■ What you should do ■
Only those lines in the data below from the line containing "[floorplan]" through the line containing "endpoint_kind = output port", both included, should be restated word for word.

■ Data to use ■
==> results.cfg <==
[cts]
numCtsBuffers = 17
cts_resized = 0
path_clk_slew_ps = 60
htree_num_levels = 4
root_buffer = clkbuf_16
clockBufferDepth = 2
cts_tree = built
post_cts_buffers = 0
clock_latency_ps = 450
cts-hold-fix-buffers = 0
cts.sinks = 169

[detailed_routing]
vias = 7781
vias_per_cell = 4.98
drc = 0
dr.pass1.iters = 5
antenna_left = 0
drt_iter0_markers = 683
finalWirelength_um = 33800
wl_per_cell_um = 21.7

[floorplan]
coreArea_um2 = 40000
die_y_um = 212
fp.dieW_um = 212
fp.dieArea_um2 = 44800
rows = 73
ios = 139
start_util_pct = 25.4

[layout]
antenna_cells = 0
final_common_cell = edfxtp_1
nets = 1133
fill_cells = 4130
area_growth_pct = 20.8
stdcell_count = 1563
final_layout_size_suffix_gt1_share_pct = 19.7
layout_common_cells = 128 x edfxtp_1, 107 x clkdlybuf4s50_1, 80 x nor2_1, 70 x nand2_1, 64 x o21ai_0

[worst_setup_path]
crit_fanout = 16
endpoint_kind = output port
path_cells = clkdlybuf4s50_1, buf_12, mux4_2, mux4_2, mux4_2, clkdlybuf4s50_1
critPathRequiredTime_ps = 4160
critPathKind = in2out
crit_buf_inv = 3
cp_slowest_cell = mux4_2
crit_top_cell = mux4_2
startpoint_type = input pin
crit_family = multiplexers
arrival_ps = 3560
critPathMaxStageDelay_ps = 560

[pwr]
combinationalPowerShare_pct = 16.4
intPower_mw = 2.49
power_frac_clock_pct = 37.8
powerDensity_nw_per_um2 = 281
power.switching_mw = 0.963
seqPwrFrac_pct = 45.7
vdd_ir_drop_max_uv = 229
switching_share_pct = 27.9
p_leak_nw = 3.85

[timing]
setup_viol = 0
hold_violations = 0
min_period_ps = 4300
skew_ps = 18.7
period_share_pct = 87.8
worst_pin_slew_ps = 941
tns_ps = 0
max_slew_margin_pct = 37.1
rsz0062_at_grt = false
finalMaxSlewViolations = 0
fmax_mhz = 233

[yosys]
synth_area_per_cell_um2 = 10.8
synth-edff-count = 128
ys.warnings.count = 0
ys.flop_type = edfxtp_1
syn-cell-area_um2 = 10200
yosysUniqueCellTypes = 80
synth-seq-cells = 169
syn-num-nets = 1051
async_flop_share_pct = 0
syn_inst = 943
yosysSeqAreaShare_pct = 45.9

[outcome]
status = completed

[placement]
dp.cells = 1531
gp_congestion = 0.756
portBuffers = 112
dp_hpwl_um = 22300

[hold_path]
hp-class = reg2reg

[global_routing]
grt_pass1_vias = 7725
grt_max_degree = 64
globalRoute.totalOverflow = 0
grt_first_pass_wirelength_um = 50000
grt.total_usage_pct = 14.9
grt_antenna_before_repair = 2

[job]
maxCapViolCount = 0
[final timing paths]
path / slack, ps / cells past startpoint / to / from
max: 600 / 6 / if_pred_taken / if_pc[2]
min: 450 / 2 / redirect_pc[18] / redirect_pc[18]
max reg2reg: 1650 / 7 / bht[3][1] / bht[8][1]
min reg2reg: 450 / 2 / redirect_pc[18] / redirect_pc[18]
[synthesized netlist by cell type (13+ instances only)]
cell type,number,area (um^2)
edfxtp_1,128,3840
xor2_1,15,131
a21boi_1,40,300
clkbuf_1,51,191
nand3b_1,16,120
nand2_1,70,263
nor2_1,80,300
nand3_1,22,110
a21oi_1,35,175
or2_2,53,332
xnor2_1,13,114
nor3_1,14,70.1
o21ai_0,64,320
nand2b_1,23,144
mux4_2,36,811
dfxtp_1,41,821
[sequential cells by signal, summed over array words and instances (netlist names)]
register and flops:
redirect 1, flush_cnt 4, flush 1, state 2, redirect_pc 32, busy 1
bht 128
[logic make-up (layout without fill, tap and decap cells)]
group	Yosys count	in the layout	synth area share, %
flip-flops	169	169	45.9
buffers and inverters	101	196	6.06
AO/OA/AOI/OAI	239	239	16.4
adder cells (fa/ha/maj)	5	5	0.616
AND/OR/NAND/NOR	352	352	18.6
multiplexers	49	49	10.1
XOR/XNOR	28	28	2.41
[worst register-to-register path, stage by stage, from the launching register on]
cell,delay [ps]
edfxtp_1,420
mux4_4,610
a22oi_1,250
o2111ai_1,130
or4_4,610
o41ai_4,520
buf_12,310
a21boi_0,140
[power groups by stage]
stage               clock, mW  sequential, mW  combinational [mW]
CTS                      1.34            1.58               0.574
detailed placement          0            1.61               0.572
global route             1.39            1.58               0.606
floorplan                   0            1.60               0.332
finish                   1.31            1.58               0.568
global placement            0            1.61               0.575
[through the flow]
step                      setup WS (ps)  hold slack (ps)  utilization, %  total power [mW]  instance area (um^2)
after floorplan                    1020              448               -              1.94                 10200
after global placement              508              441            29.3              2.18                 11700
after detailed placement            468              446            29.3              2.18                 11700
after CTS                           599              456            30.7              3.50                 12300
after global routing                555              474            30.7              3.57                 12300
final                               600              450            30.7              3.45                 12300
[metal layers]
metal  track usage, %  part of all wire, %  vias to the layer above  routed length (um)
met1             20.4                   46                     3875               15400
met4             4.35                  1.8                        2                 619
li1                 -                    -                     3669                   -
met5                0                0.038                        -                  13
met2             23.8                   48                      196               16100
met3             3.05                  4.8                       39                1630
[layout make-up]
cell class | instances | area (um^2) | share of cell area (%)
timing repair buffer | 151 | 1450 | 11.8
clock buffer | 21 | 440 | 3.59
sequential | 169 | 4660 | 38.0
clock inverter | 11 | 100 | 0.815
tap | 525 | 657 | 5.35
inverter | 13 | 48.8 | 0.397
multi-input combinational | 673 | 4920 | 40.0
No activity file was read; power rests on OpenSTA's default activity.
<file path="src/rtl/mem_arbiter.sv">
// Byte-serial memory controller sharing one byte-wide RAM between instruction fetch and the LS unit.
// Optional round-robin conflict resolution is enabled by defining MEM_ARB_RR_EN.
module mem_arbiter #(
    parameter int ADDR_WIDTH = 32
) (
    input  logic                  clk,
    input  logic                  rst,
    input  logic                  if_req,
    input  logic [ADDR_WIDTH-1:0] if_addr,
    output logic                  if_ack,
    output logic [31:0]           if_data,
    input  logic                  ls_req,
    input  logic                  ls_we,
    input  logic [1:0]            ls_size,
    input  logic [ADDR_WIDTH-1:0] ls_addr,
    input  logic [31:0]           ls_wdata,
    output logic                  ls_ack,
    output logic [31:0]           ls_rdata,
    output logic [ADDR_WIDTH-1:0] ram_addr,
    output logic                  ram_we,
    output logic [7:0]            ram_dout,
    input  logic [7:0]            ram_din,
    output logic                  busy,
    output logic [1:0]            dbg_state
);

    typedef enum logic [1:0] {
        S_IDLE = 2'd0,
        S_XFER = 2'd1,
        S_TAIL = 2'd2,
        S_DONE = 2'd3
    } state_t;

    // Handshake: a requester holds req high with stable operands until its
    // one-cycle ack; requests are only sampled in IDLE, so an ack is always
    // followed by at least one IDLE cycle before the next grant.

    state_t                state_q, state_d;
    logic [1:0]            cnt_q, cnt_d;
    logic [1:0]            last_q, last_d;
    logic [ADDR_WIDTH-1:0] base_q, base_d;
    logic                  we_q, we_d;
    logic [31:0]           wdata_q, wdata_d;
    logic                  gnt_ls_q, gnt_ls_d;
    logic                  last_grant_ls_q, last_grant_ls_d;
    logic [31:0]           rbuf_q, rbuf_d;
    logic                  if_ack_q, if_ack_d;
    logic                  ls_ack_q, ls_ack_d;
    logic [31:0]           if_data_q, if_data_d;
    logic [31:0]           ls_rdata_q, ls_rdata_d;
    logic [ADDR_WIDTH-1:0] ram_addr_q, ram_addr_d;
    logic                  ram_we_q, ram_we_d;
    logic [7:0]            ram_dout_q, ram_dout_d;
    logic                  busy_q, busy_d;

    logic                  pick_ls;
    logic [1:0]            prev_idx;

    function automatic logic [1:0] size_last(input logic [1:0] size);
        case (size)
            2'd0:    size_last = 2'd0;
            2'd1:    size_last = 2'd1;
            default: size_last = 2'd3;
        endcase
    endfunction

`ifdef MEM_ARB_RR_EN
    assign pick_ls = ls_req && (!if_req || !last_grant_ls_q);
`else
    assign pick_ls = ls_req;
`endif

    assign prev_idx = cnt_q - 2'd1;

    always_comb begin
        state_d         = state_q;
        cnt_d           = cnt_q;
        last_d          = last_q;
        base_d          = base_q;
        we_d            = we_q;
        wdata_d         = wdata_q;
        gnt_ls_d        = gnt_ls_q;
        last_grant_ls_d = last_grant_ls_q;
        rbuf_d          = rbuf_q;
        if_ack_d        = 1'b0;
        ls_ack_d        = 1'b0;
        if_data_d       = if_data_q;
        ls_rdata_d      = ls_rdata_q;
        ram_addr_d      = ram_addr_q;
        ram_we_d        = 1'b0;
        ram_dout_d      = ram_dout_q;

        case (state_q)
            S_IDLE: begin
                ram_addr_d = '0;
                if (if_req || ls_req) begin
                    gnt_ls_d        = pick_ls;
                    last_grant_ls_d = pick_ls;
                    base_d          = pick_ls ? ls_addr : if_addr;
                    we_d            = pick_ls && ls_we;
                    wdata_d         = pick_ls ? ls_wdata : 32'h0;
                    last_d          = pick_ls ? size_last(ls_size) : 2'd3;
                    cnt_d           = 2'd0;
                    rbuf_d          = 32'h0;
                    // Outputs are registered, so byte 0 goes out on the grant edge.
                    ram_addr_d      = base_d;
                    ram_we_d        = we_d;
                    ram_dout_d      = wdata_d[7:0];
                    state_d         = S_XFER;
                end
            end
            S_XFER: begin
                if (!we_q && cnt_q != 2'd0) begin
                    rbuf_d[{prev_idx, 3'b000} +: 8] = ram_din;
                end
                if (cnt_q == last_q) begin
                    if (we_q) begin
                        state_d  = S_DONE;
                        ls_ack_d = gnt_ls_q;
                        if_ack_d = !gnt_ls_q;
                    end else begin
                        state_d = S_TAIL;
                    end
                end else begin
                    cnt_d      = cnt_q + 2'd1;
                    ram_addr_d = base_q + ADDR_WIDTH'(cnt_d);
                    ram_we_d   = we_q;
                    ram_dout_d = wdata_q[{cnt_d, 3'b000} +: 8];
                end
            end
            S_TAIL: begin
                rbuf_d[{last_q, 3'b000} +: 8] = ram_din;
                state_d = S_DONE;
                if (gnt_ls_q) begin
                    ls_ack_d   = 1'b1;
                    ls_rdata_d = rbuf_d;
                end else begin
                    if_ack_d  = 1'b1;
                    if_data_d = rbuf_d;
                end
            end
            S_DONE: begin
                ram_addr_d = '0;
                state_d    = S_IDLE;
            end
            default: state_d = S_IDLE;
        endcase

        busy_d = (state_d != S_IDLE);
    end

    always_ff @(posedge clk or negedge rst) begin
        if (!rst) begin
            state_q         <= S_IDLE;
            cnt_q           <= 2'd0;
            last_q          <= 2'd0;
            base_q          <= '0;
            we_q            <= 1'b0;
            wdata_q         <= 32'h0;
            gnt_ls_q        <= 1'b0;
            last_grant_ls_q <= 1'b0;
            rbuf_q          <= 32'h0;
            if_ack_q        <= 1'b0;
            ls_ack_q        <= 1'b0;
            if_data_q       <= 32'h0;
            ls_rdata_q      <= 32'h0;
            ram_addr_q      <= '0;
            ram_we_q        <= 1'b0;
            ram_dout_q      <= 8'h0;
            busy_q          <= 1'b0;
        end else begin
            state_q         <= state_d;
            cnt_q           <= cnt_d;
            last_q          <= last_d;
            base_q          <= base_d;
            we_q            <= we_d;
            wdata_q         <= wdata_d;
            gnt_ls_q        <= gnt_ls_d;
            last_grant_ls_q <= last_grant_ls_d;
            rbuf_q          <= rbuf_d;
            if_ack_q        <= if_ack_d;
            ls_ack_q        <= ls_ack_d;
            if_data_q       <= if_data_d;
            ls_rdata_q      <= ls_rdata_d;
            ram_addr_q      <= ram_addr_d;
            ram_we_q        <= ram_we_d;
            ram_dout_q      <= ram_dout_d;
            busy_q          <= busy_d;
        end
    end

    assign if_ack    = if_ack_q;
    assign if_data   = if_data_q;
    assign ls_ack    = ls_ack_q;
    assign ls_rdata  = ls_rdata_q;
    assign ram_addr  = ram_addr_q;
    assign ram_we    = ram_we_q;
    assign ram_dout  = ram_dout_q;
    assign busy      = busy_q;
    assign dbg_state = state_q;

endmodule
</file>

■ Output for this exercise ■
[floorplan]
coreArea_um2 = 40000
die_y_um = 212
fp.dieW_um = 212
fp.dieArea_um2 = 44800
rows = 73
ios = 139
start_util_pct = 25.4

[layout]
antenna_cells = 0
final_common_cell = edfxtp_1
nets = 1133
fill_cells = 4130
area_growth_pct = 20.8
stdcell_count = 1563
final_layout_size_suffix_gt1_share_pct = 19.7
layout_common_cells = 128 x edfxtp_1, 107 x clkdlybuf4s50_1, 80 x nor2_1, 70 x nand2_1, 64 x o21ai_0

[worst_setup_path]
crit_fanout = 16
endpoint_kind = output port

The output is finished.